For purification of recombinant GRFT from plants in an industrial scale, O’Keefe et al. (2009) and Fuqua et al. (2015b) used ceramic infiltration and Capto MMC chromatography, respectively. Similar to Vamvaka et al. (2016), we used immobilized metal affinity chromatography (IMAC) to purify recombinant GRFT but IMAC is an expensive purification method that is not economic for the industrial scale platforms. In this regard, as we could achieve higher GRFT accumulation with Zera signal peptide, further investigations can be proceed to establish a cost efficient manufacturing and an optimized purification method with focus on protein body fractionation and recombinant protein recovery.

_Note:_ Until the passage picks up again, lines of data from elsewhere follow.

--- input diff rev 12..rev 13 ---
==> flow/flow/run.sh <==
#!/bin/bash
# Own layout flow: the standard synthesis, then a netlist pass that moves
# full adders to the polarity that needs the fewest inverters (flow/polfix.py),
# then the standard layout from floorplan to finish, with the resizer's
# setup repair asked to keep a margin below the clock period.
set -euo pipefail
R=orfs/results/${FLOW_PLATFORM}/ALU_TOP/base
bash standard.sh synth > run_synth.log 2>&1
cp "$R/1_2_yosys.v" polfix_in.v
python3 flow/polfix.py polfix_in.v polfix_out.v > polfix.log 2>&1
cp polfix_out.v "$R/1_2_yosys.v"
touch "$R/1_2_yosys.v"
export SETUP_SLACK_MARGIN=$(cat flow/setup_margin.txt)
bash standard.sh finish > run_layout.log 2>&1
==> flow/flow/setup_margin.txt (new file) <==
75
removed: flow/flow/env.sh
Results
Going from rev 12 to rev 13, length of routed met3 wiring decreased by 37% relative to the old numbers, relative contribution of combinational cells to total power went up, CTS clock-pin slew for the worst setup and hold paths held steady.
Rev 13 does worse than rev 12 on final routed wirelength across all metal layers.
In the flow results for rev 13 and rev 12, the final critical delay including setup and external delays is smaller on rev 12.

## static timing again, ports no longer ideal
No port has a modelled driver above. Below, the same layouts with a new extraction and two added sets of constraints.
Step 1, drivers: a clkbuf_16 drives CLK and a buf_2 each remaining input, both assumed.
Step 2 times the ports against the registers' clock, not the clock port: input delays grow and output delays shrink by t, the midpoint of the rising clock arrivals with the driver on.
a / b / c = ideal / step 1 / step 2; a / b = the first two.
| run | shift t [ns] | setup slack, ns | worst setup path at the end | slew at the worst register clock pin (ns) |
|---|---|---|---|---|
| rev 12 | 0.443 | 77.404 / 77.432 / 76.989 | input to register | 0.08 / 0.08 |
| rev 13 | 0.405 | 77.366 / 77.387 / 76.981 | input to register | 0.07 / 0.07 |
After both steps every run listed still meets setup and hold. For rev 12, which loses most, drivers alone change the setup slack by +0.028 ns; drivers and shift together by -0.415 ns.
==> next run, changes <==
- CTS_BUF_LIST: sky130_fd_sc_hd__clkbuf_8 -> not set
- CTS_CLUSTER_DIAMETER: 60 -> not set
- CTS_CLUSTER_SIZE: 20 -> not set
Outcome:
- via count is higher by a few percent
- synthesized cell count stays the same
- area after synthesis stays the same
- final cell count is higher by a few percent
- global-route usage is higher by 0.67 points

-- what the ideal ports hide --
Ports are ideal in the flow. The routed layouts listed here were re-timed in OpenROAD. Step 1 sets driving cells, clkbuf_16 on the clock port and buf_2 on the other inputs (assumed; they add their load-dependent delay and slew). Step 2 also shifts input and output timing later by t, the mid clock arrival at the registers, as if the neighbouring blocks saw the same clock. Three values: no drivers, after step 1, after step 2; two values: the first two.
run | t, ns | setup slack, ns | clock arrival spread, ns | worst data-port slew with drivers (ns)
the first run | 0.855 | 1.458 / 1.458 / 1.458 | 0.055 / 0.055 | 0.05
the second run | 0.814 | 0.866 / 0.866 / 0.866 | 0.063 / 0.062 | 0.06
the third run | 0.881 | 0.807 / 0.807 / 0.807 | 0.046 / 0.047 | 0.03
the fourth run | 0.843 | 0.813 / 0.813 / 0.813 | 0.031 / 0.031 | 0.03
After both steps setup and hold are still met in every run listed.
This is an optimization exercise on Yosys and OpenROAD, whose aim is small area and a short achievable clock period, not a production implementation. Only simulation tests tie the RTL to the original design; equivalence was not proved. No driver is modelled on the clock port, so clock power and skew are understated where the tree is cut down; a real chip needs a root buffer or a tree.

File: design/flow/flow/run.sh
#!/bin/bash
# The standard layout with these changes to how it is made (the SDC and
# its clock period are unchanged):
#  - repair_timing keeps extra setup margin, so that it sizes the design for a
#    shorter achieved period;
#  - the clock tree uses larger sink clusters and no dummy loads, and after CTS
#    its branch level is removed and the root split in four (flatten_clock.tcl),
#    so every register is clocked through one root buffer and one leaf buffer;
#  - the port buffers are buf_2 cells.
# Each tool's full output is in the ORFS logs; make's output is in
# standard_cts.log and standard.log, the clock edit's in flatten_clock.log.
set -e
export SETUP_SLACK_MARGIN=8.0
export CTS_ARGS="-sink_clustering_enable -repair_clock_nets -dont_use_dummy_load -buf_list sky130_fd_sc_hd__clkbuf_16 -sink_clustering_size 30 -sink_clustering_max_diameter 200"
export BUFFER_PORTS_ARGS="-buffer_cell sky130_fd_sc_hd__buf_2"
bash standard.sh cts > standard_cts.log 2>&1
CLK_ROOTS=4 CTS_ODB=$PWD/orfs/results/$FLOW_PLATFORM/ParallelFIR/base/4_cts.odb openroad -no_init -exit flow/flatten_clock.tcl > flatten_clock.log 2>&1
bash standard.sh > standard.log 2>&1
File: design/flow/flow/flatten_clock.tcl
# Make the clock tree two levels deep: the leaf buffers that CTS hung below
# intermediate branch buffers are moved onto the root, and the branch buffers
# removed; then the leaves are split between CLK_ROOTS root buffers (2: west and
# east halves, 4: quarters), each placed at the middle of its leaves.  Every register keeps the
# same structure (one root buffer + one leaf buffer) between the clock port and
# its clock pin.
set odb_file $::env(CTS_ODB)
read_db $odb_file
set block [ord::get_db_block]
set clk [$block findNet clk]
set roots {}
foreach it [$clk getITerms] { lappend roots [$it getInst] }
if {[llength $roots] != 1} { puts "root count [llength $roots], nothing done"; exit 0 }
set root [lindex $roots 0]
set rootnet [[$root findITerm X] getNet]
puts "root [$root getName] ([[$root getMaster] getName]) net [$rootnet getName]"
set mids {}
foreach it [$rootnet getITerms] {
  set inst [$it getInst]
  if {$inst eq $root} continue
  set m [[$inst getMaster] getName]
  if {![string match "sky130_fd_sc_hd__clkbuf_*" $m]} { puts "non-buffer load [$inst getName] $m, nothing done"; exit 0 }
  lappend mids $inst
}
set moved 0
foreach mid $mids {
  set out [[$mid findITerm X] getNet]
  set loads {}
  foreach it [$out getITerms] {
    if {[$it getInst] ne $mid} { lappend loads $it }
  }
  set ok 1
  foreach it $loads {
    if {![string match "sky130_fd_sc_hd__clkbuf_*" [[[$it getInst] getMaster] getName]]} { set ok 0 }
  }
  if {!$ok} { puts "[$mid getName] drives registers, kept"; continue }
  foreach it $loads {
    $it disconnect
    $it connect $rootnet
    incr moved
  }
  puts "removed [$mid getName] ([llength $loads] leaves)"
  odb::dbInst_destroy $mid
  odb::dbNet_destroy $out
}
puts "moved $moved leaf buffers onto [$rootnet getName]"

set nroots 1
if {[info exists ::env(CLK_ROOTS)]} { set nroots $::env(CLK_ROOTS) }
if {$nroots > 1} {
  set leaves {}
  foreach it [$rootnet getITerms] {
    if {[$it getInst] ne $root} { lappend leaves $it }
  }
  if {[llength $leaves] >= 2 * $nroots} {
    # split the leaves into nroots groups of neighbours: by x, then each
    # half by y when there are four
    set xs {}
    foreach it $leaves { lappend xs [list [lindex [[$it getInst] getLocation] 0] [lindex [[$it getInst] getLocation] 1] $it] }
    set xs [lsort -integer -index 0 $xs]
    set half [expr {[llength $xs] / 2}]
    set groups [list [lrange $xs 0 [expr {$half - 1}]] [lrange $xs $half end]]
    if {$nroots == 4} {
      set g4 {}
      foreach g $groups {
        set g [lsort -integer -index 1 $g]
        set h [expr {[llength $g] / 2}]
        lappend g4 [lrange $g 0 [expr {$h - 1}]] [lrange $g $h end]
      }
      set groups $g4
    }
    set master [$root getMaster]
    set k 0
    foreach g $groups {
      if {$k == 0} {
        set inst $root
      } else {
        set inst [odb::dbInst_create $block $master "clkbuf_0_${k}_clk"]
        set net [odb::dbNet_create $block "clknet_0_${k}_clk"]
        $net setSigType CLOCK
        [$inst findITerm A] connect $clk
        [$inst findITerm X] connect $net
        foreach e $g {
          set it [lindex $e 2]
          $it disconnect
          $it connect $net
        }
      }
      set sx 0; set sy 0; set n 0
      foreach e $g { incr sx [lindex $e 0]; incr sy [lindex $e 1]; incr n }
      $inst setLocation [expr {$sx / $n}] [expr {$sy / $n}]
      $inst setPlacementStatus PLACED
      incr k
    }
    puts "$nroots roots: [join [lmap g $groups {llength $g}] { }] leaves"
    detailed_placement
    check_placement
  }
}
write_db $odb_file
File: design/flow/standard.sh
#!/bin/bash
# synth_recipe.tcl (not shown) runs the flow's synth.tcl, then flattens the netlist and writes it again
# the make line also repeats each setting of config.mk as NAME=value (left out here)
make -C /OpenROAD-flow-scripts/flow DESIGN_CONFIG=/design/flow/config.mk WORK_HOME=/design/flow/orfs CLKGATE_MAP_FILE= SYNTH_SCRIPT=/design/flow/synth_recipe.tcl "${@:-finish}"
File: design/flow/config.mk
export PLATFORM = sky130hd
export DESIGN_NAME = ParallelFIR
export DESIGN_NICKNAME = ParallelFIR
export VERILOG_FILES = /design/flow/design.v
export SDC_FILE = /design/flow/constraint.sdc
export NUM_CORES = 4
export LEC_CHECK = 0
export CAP_MARGIN = 20
export CORE_MARGIN = 2
export CORE_UTILIZATION = 50
export SLEW_MARGIN = 20
export SYNTH_HIERARCHICAL = 1
export SYNTH_MINIMUM_KEEP_SIZE = 0
File: design/flow/constraint.sdc
create_clock -name core_clock -period 11.0 [get_ports {clk}]
set_input_delay 2.2000 -clock core_clock [delete_from_list [all_inputs] [get_ports {clk}]]
set_output_delay 2.2000 -clock core_clock [all_outputs]
set_load 0.01 [all_outputs]
Background: an optimization exercise with open tools, aiming at small area. Do not read the settings as production practice. RTL that was checked went through simulation tests only; none was proved equivalent to the original. The flow treats the clock pin as an ideal source, which a real chip does not have. Power is estimated from default activity; no workload was simulated.

==> flow/design.v <==
module sdram_master(
input                       clk,
input                       waitrequest,
input                       readdatavalid,
input       [15:0]          readdata,
input                       reset_n,
input                       ready,
output                      chipselect,
output      [1:0]           byteenable,
output                      done,
output reg                  read_n,
output reg                  write_n,
output      [31:0]          address,
output reg  [15:0]          writedata,
output      [31:0]          toHexLed
);
localparam [3:0] RD0 = 4'd0;
localparam [3:0] RD1 = 4'd1;
localparam [3:0] RD2 = 4'd2;
localparam [3:0] RD3 = 4'd3;
localparam [3:0] RD4 = 4'd4;
localparam [3:0] RD5 = 4'd5;
localparam [3:0] RD6 = 4'd6;
localparam [3:0] RD7 = 4'd7;
localparam [3:0] RD8 = 4'd8;
localparam [3:0] RD9 = 4'd9;
localparam [3:0] RD10= 4'd10;
localparam [3:0] RDY = 4'd11;
localparam [3:0] WT  = 4'd12;
localparam [3:0] MX  = 4'd13;
localparam [3:0] MN  = 4'd14;
localparam [3:0] ID  = 4'd15;
reg [3:0]   st;
reg [3:0]   st_n;
reg [15:0]  maxnum;
reg [15:0]  minnum;
reg [31:18] addr_hi;
reg [17:1]  addr_ln;     
wire [31:1] addr = {addr_hi, ~addr_ln};
wire s_wait = (st == WT);
wire s_read = (st == RD0) | (st == RD1) | (st == RD2) | (st == RD3) | (st == RD4) | (st == RD5) | (st == RD6) | (st == RD7) | (st == RD8) | (st == RD9) | (st == RD10);
wire s_take = (st == RD0) | (st == RD1) | (st == RD2) | (st == RD3) | (st == RD4) | (st == RD5) | (st == RD6) | (st == RD7) | (st == RD8) | (st == RD9);      
wire s_max  = (st == MX);
wire s_wr   = (st == MX) | (st == MN);
assign done = (st == MX) | (st == MN) | (st == ID);
assign chipselect = 1'b1;
assign byteenable = 2'b11;
assign toHexLed   = {maxnum, minnum};
wire tdone = addr[17] & addr[16] & addr[11] & addr[10] & addr[8] & addr[6] & addr[1];
assign address = {addr_hi, ~(addr_ln | {17{s_wait}}), 1'b0};
always @(*) begin
    case (st)
    RD0: st_n = readdatavalid ? RD1 : RD0;
    RD1: st_n = readdatavalid ? RD2 : RD1;
    RD2: st_n = readdatavalid ? RD3 : RD2;
    RD3: st_n = readdatavalid ? RD4 : RD3;
    RD4: st_n = readdatavalid ? RD5 : RD4;
    RD5: st_n = readdatavalid ? RD6 : RD5;
    RD6: st_n = readdatavalid ? RD7 : RD6;
    RD7: st_n = readdatavalid ? RD8 : RD7;
    RD8: st_n = readdatavalid ? RD9 : RD8;
    RD9: st_n = readdatavalid ? RD10 : RD9;
    RD10: st_n = MX;
    RDY:  st_n = ready ? RD0 : WT;
    WT:   st_n = tdone ? RDY : WT;
    MX:   st_n = waitrequest ? MX : MN;
    MN:   st_n = waitrequest ? MN : ID;
    default: st_n = ID;
    endcase
end
always @(posedge clk) begin
    if (!reset_n) begin
        st      <= RDY;
        read_n  <= 1'b1;
        write_n <= 1'b1;
    end else begin
        st      <= st_n;
        read_n  <= ~s_read;
        write_n <= ~s_wr;
    end
end
genvar i;
wire [16:0] gmax, lmin;
assign gmax[0] = 1'b0;
assign lmin[0] = 1'b0;
generate for (i = 0; i < 16; i = i + 1) begin : g_cmp
    assign gmax[i+1] = (readdata[i] & ~maxnum[i]) | (readdata[i] & gmax[i]) | (~maxnum[i] & gmax[i]);
    assign lmin[i+1] = (minnum[i] & ~readdata[i]) | (minnum[i] & lmin[i]) | (~readdata[i] & lmin[i]);
end endgenerate
wire take    = s_take & readdatavalid;
wire upd_max = take & gmax[16];            
wire upd_min = take & lmin[16];            
wire mx_new  = upd_max & reset_n;
wire mx_old  = ~upd_max & reset_n;
wire mn_new  = ~upd_min | ~reset_n;        
wire mn_old  = upd_min | ~reset_n;
wire wd_max  = s_max & reset_n;
wire wd_min  = ~s_max & reset_n;
always @(posedge clk) begin
    maxnum    <= ({16{mx_new}} & readdata) | ({16{mx_old}} & maxnum);
    minnum    <= ({16{mn_new}} | readdata) & ({16{mn_old}} | minnum);
    writedata <= ({16{wd_max}} & maxnum) | ({16{wd_min}} & minnum);
end
wire [32:1] ac;
assign ac[1] = (s_read & ~waitrequest) | s_wait;
generate for (i = 1; i < 32; i = i + 1) begin : g_addr
    assign ac[i+1] = ac[i] & addr[i];
end endgenerate
reg [31:1] addr_n;
always @(*) begin
    if (!reset_n || (s_wait && tdone))
        addr_n = 31'd0;
    else if (done)
        addr_n = {27'd0, 3'b101, ~s_max};
    else
        addr_n = addr ^ ac[31:1];
end
always @(posedge clk) begin
    addr_hi <= addr_n[31:18];
    addr_ln <= ~addr_n[17:1];
end
endmodule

GRFT can indirectly blocks the first step of HIV entrance to the CD4 cells by capturing the mannose-rich glycoproteins (gp120, gp41 and gp160) (Giomarelli et al. 2006). GRFT target a wide range of viruses, but due to binding to specific multiple regions on the gp120 glycoprotein, it particularly neutralize HIV strains (Mori et al. 2005). In this context, we tested gp120 binding ability of GRFT purified from one selected plant of T3 lettuce and tobacco generation and their binding potency was compared with GRFT produced in E. coli as control. The gp120 binding activity of GRFT was expectedly raised by increasing applied concentrations and GRFTE showed higher potency in lower levels (up to 1 ng). However gp120 binding ability of plant produced GRFT especially GRFTL was higher than GRFTE in the lower applied concentrations, they reached a stationary state at 1000 ng. In total, a similar binding potency similar to the bacterial protein was observed once the concentration of GRFT in the extracts was considered. Our results are in line with previous researches. For example, O’Keefe et al. (2009) as the first report on production of GRFT in a plant host showed that recombinant GRFT expressed in Nicotiana benthamiana had equal or even higher gp120 binding potency than GRFT produced in E. coli. On the other hand, crude rice endosperm extracts containing GRFT not only could bind to gp120 in a manner identical to that of purified GRFT without interfering endogenous plant lectins but also it neutralized HIV in whole cell and infectivity assays (Vamvaka et al. 2016). Later study suggested that crude plant extracts containing recombinant microbicides and lectins possess no cell toxicity and can even directly used for topical application without need for expensive purification methods.

Conclusion

GRFT has been introduced as a potent and efficient microbicide in the current clinical trials. This highlights need for its accessibility for at-risk countries. Therefore, development of optimized recombinant production systems for GRFT gives opportunity for further cost and labor analysis of transformation, expression, production and purification. Efficient molecular farming in leafy vegetables, affording high levels of transgene expression and protein accumulation, requires selection of appropriate host species and signal sequences, as well as application of strong promoters and optimized codon compositions based on plant preferences. In this study, we found that both lettuce and tobacco plants were optimal hosts for the generation of GRFT. However, compared to some other stable plant transformation reports mediated by agrobacterium, we could achieve higher amount of recombinant protein using Zera signal peptide, further investigation on protein body formation induced by Zera as well as complementary analyses including whole-cell HIV neutralization assay on lettuce- and tobacco derived GRFT can be performed.